_Assignment_
Take each line of the listing that has the string "software" and report it.

---*---

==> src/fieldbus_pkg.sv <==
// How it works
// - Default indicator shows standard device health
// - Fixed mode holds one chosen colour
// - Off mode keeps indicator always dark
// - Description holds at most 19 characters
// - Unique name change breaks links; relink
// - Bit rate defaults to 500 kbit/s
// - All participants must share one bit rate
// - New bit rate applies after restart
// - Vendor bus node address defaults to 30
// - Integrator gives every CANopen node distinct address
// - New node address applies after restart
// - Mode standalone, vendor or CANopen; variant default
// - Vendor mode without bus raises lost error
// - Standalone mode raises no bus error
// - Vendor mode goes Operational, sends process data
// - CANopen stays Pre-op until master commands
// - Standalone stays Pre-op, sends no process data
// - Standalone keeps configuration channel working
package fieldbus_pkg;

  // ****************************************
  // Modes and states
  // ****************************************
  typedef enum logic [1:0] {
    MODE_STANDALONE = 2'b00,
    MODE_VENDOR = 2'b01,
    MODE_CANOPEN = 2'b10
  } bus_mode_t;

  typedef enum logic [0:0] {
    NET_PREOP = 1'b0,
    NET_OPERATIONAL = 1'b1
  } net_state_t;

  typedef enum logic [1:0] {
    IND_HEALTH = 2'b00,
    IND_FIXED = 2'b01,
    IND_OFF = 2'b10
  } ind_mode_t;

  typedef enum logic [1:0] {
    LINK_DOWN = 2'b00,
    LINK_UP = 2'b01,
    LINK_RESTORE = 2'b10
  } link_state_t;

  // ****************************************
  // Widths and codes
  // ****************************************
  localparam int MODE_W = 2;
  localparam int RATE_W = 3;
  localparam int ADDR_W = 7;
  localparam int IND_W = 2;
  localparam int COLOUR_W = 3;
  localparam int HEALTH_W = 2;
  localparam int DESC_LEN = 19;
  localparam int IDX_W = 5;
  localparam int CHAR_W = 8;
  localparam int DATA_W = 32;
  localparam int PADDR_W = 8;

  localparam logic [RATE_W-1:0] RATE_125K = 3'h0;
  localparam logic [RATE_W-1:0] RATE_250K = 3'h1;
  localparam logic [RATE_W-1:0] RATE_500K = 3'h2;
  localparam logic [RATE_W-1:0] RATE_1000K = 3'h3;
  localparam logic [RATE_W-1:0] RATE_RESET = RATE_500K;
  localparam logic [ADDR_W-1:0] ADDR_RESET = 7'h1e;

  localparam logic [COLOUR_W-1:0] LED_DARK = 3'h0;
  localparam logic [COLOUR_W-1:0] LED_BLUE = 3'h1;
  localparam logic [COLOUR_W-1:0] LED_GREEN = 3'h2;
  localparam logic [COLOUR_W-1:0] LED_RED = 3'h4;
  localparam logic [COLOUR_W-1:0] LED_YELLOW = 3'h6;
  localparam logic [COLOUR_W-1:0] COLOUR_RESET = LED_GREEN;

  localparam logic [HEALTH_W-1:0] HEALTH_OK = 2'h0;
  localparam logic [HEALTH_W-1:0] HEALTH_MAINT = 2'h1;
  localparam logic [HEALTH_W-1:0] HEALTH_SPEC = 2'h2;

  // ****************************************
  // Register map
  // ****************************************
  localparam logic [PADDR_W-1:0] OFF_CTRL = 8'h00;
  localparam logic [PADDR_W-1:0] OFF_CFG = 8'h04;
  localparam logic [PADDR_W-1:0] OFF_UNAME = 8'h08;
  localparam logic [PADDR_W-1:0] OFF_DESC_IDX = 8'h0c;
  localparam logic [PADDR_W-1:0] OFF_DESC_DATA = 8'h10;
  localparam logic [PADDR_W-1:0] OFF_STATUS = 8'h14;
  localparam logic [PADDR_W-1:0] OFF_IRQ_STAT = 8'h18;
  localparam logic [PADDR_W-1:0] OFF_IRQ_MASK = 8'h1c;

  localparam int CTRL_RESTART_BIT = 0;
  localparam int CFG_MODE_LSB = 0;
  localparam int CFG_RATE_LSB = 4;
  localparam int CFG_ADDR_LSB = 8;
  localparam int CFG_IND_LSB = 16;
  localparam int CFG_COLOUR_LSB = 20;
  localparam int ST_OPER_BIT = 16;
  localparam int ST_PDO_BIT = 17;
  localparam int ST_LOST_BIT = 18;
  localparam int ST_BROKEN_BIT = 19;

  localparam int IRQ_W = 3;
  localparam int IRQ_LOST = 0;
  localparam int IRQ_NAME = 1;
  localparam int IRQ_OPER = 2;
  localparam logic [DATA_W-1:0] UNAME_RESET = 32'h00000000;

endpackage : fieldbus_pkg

---*---

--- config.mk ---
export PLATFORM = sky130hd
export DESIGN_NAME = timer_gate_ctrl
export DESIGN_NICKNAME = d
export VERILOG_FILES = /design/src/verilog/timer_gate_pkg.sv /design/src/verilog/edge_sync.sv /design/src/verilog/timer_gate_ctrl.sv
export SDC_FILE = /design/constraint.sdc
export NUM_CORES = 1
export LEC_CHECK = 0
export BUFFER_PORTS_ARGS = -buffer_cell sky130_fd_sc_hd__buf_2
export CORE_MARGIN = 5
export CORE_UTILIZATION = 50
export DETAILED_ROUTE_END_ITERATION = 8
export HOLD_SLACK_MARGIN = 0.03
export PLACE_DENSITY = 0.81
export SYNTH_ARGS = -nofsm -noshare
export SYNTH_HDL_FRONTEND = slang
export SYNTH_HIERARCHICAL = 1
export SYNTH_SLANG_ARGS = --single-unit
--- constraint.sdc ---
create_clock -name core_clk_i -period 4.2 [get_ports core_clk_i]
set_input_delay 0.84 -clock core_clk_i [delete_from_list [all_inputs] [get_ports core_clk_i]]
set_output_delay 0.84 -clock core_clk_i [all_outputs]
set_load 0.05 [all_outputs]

---*---

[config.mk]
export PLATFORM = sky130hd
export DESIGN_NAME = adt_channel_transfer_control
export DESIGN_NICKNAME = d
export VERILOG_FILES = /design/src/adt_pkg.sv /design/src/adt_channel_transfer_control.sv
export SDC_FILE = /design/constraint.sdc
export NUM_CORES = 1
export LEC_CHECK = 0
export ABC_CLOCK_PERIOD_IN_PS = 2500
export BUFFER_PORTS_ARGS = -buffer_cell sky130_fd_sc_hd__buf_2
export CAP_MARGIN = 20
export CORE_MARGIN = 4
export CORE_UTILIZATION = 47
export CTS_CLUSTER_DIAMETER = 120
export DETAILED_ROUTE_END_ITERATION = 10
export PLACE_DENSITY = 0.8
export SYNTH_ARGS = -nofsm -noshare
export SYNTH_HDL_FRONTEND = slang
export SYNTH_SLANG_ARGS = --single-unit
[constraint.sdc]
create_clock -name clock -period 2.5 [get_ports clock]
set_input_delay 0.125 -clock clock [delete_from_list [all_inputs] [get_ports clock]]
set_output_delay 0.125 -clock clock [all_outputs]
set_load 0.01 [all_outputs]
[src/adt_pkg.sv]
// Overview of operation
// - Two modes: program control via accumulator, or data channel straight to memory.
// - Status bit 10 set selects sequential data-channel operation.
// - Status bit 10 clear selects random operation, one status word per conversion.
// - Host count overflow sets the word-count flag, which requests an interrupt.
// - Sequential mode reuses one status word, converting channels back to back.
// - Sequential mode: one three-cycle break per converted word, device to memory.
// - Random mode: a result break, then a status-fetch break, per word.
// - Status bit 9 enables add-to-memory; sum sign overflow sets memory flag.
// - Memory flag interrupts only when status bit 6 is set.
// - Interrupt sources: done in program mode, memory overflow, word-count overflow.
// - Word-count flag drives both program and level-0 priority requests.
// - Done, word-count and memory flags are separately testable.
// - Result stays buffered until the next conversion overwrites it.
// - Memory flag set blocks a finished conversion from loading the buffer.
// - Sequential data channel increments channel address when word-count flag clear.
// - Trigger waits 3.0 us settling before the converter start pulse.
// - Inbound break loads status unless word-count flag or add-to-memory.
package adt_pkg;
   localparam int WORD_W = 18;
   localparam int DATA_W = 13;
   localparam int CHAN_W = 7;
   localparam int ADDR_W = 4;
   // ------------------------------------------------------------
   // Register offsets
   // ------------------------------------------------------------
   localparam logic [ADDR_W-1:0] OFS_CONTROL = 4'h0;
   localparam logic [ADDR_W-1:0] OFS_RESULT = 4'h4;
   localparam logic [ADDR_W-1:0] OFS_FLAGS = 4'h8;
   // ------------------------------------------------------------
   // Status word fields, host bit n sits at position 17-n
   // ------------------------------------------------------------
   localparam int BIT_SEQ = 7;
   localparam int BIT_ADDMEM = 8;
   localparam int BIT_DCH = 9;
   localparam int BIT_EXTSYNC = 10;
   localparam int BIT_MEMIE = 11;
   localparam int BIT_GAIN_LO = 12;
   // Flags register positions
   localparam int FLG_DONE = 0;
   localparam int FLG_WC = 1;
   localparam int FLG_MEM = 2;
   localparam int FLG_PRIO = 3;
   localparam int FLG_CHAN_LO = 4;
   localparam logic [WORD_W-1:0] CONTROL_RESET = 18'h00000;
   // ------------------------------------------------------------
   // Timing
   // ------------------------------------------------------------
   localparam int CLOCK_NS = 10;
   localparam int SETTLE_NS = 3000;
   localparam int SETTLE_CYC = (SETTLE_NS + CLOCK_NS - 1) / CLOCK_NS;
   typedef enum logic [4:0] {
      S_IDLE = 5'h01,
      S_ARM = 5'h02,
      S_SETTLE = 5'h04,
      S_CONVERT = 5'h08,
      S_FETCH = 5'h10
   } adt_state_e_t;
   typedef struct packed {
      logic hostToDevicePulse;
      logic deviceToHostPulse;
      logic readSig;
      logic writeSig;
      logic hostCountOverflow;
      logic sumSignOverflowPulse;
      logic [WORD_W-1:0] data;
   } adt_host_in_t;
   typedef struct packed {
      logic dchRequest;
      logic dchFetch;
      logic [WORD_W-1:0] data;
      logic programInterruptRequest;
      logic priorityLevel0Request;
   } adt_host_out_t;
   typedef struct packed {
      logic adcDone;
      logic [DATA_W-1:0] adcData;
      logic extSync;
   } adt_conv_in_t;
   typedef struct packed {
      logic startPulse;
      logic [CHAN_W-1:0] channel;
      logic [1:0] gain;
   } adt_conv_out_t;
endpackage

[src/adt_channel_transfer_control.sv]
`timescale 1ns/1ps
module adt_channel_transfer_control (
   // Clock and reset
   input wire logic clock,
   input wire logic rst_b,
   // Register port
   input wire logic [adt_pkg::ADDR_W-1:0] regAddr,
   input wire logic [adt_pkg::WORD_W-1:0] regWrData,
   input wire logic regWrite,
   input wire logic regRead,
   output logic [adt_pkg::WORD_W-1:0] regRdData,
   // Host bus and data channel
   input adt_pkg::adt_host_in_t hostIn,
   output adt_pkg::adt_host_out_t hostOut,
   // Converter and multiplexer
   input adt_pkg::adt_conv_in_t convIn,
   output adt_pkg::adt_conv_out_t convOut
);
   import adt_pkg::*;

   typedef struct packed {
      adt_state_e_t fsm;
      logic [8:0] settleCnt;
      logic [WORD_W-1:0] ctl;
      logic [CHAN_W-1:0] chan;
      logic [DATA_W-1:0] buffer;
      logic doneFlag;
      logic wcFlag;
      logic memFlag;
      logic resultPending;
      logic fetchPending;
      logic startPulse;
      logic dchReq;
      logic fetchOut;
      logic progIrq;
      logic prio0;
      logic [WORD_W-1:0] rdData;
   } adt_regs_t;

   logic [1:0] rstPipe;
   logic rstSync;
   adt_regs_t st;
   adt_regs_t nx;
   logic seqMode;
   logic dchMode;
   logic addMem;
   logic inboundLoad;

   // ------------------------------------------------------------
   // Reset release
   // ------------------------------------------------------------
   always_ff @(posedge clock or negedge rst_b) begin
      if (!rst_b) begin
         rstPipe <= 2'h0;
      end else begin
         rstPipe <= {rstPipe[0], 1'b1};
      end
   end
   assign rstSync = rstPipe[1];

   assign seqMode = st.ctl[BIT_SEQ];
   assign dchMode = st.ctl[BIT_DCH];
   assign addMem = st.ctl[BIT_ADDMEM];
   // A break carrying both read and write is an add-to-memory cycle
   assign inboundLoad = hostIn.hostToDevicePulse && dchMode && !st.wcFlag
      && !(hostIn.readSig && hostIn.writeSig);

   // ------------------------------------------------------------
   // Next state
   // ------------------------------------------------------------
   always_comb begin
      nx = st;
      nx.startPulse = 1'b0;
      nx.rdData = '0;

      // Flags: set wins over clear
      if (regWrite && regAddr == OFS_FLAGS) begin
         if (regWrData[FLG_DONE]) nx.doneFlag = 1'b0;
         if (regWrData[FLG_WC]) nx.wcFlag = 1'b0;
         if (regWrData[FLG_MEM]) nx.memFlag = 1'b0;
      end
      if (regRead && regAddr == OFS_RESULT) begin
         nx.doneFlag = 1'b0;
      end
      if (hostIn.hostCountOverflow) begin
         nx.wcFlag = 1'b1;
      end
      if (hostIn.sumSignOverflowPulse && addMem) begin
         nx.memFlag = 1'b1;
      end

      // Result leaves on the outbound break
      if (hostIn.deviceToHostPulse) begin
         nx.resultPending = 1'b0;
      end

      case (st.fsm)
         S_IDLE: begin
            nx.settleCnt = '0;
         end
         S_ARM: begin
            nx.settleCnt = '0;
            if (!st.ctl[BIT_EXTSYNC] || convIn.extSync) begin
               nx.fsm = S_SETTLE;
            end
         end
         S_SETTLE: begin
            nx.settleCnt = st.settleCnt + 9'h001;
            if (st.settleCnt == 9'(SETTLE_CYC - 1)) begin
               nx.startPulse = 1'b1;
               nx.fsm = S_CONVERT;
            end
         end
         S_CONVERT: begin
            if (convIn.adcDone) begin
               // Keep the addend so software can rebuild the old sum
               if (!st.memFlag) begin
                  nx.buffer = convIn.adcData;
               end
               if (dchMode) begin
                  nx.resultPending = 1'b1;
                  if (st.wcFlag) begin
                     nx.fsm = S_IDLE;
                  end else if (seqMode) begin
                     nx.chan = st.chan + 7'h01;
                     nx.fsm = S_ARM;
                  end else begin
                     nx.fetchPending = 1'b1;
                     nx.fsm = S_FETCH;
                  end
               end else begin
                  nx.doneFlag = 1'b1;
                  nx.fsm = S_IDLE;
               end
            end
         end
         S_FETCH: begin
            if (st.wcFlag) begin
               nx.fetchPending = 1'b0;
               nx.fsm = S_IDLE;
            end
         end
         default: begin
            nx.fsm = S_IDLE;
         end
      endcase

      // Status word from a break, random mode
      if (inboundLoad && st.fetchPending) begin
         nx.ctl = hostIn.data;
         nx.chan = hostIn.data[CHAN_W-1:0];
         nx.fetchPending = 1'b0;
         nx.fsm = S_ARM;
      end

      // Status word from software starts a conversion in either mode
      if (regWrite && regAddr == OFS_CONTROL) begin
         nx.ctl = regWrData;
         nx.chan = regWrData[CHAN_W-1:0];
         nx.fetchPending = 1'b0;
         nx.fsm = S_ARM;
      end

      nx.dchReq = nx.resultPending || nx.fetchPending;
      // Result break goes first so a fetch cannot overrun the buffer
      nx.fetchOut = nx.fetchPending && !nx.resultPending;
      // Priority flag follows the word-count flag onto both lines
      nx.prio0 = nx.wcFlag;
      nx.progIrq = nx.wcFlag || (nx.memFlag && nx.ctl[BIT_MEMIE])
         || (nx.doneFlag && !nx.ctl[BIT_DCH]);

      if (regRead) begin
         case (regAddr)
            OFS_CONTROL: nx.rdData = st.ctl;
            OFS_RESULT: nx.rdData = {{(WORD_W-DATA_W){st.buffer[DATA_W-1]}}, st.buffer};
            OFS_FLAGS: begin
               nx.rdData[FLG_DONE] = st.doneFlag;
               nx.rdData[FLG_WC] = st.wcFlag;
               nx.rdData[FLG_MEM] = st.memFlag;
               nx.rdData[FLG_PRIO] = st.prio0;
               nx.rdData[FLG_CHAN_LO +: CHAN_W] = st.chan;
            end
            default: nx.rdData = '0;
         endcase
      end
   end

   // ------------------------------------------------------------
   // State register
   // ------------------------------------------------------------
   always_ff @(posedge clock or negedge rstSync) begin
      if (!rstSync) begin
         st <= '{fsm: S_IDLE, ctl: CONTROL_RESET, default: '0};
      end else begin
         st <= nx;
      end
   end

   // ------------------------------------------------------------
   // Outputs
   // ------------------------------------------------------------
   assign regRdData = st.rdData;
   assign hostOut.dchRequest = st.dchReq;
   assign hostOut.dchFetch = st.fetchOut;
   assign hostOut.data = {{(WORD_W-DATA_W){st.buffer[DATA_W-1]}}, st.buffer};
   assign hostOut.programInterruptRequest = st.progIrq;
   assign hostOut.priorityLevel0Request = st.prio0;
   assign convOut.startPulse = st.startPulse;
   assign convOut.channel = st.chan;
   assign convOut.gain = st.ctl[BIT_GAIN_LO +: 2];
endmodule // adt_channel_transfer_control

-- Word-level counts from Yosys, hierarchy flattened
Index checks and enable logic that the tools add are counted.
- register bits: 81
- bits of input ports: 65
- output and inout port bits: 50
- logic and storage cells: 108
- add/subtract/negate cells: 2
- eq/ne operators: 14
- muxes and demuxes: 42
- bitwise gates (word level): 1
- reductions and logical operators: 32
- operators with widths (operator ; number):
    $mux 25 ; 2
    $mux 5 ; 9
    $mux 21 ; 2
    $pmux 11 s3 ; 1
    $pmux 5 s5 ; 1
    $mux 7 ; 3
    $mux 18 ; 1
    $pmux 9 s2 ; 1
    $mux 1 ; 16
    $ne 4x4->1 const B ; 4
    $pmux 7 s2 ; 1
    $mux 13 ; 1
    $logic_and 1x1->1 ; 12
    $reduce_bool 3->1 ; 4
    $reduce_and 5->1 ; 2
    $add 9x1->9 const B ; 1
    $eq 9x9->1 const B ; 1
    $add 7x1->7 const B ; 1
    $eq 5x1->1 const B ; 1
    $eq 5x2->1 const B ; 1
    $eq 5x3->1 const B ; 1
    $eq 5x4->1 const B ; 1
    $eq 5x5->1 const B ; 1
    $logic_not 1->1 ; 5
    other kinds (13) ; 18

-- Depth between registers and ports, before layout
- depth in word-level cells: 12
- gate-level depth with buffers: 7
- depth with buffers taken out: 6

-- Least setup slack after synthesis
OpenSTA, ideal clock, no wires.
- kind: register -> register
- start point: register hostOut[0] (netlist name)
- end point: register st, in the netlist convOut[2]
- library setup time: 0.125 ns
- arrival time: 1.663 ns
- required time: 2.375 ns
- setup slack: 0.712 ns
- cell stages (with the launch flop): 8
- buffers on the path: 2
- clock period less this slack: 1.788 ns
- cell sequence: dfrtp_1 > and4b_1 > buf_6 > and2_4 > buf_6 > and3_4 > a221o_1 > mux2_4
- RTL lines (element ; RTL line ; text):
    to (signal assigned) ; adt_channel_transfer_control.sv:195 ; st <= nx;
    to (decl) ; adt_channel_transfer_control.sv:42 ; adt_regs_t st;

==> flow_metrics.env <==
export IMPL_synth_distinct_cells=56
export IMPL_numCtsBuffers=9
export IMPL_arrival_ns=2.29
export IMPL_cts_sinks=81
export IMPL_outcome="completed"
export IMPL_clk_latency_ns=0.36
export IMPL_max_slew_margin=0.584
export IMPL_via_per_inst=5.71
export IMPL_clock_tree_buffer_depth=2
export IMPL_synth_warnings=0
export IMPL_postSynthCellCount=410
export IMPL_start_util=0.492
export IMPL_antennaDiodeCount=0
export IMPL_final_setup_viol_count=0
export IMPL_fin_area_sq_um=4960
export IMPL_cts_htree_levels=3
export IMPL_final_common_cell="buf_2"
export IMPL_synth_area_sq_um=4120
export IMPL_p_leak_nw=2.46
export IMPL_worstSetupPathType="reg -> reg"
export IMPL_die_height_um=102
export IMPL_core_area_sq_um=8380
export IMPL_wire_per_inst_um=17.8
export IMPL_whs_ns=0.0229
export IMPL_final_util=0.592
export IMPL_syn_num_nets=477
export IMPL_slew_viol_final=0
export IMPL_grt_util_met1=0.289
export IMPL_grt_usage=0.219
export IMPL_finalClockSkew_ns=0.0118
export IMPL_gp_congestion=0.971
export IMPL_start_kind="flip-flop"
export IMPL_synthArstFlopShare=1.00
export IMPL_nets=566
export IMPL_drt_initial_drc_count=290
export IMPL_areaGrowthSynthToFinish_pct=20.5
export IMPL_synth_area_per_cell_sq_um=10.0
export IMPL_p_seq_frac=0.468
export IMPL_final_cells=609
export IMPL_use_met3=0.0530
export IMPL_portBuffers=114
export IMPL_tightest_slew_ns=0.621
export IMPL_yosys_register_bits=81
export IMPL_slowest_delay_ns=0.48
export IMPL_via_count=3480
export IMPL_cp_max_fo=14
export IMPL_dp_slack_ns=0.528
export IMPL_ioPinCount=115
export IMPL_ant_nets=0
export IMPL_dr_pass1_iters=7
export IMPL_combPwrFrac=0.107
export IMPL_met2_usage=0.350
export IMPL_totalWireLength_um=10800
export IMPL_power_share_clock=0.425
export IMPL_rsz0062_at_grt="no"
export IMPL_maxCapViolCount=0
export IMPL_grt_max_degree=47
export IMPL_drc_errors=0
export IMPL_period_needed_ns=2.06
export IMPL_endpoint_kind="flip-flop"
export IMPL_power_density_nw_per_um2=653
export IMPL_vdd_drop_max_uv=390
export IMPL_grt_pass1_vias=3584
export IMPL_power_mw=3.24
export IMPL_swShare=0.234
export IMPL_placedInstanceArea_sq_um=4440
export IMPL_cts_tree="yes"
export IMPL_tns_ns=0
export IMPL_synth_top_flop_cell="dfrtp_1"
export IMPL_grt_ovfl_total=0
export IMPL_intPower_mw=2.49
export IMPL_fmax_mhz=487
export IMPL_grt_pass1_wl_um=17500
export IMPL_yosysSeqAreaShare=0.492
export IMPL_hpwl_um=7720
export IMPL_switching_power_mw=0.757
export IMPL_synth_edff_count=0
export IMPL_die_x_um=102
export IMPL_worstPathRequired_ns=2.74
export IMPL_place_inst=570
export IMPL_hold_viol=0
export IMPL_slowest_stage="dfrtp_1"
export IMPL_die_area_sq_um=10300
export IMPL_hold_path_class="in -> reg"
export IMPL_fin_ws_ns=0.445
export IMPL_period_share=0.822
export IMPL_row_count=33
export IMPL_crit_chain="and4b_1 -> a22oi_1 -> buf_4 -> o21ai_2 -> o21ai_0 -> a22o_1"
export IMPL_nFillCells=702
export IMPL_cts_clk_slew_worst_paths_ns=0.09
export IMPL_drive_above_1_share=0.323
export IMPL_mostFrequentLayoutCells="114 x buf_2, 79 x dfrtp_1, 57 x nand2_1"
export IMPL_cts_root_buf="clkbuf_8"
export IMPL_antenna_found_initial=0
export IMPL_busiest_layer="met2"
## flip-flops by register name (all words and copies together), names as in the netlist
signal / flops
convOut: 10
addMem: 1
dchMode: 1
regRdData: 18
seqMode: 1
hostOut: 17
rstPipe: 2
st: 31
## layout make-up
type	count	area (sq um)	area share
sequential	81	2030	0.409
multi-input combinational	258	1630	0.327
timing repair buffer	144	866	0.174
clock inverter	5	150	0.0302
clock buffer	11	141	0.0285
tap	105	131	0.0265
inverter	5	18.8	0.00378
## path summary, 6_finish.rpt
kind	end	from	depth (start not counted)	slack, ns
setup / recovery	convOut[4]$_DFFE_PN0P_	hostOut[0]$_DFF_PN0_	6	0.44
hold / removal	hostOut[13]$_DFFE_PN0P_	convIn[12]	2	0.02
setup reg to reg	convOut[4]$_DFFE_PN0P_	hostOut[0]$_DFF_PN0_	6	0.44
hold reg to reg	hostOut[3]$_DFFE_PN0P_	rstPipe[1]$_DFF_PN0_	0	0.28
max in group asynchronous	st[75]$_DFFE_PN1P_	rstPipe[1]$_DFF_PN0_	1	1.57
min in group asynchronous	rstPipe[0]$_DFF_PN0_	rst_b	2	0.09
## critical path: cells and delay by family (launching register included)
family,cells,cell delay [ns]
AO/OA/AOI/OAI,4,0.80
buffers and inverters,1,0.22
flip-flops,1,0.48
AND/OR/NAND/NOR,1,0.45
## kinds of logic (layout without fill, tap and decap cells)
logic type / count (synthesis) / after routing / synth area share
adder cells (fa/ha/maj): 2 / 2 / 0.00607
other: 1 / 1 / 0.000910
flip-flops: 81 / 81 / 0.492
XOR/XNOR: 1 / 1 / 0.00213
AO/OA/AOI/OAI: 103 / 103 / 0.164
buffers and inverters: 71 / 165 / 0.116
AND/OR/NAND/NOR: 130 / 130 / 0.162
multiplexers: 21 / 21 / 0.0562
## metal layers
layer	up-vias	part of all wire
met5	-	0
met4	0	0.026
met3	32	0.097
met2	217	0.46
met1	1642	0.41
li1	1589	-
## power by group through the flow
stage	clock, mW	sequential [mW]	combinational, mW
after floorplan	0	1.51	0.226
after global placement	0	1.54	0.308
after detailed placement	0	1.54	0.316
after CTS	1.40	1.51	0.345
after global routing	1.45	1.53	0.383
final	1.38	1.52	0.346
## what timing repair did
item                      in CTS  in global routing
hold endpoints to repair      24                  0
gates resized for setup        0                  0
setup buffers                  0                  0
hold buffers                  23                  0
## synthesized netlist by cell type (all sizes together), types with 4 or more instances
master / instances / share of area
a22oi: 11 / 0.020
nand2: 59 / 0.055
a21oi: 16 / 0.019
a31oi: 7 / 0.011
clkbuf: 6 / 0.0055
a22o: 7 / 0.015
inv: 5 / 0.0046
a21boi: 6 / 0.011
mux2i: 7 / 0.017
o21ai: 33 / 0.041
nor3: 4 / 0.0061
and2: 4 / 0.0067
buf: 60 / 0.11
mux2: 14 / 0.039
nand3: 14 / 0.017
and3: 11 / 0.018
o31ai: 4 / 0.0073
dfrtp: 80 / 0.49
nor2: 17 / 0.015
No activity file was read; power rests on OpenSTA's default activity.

---*---

_Exercise result_
               // Keep the addend so software can rebuild the old sum
      // Status word from software starts a conversion in either mode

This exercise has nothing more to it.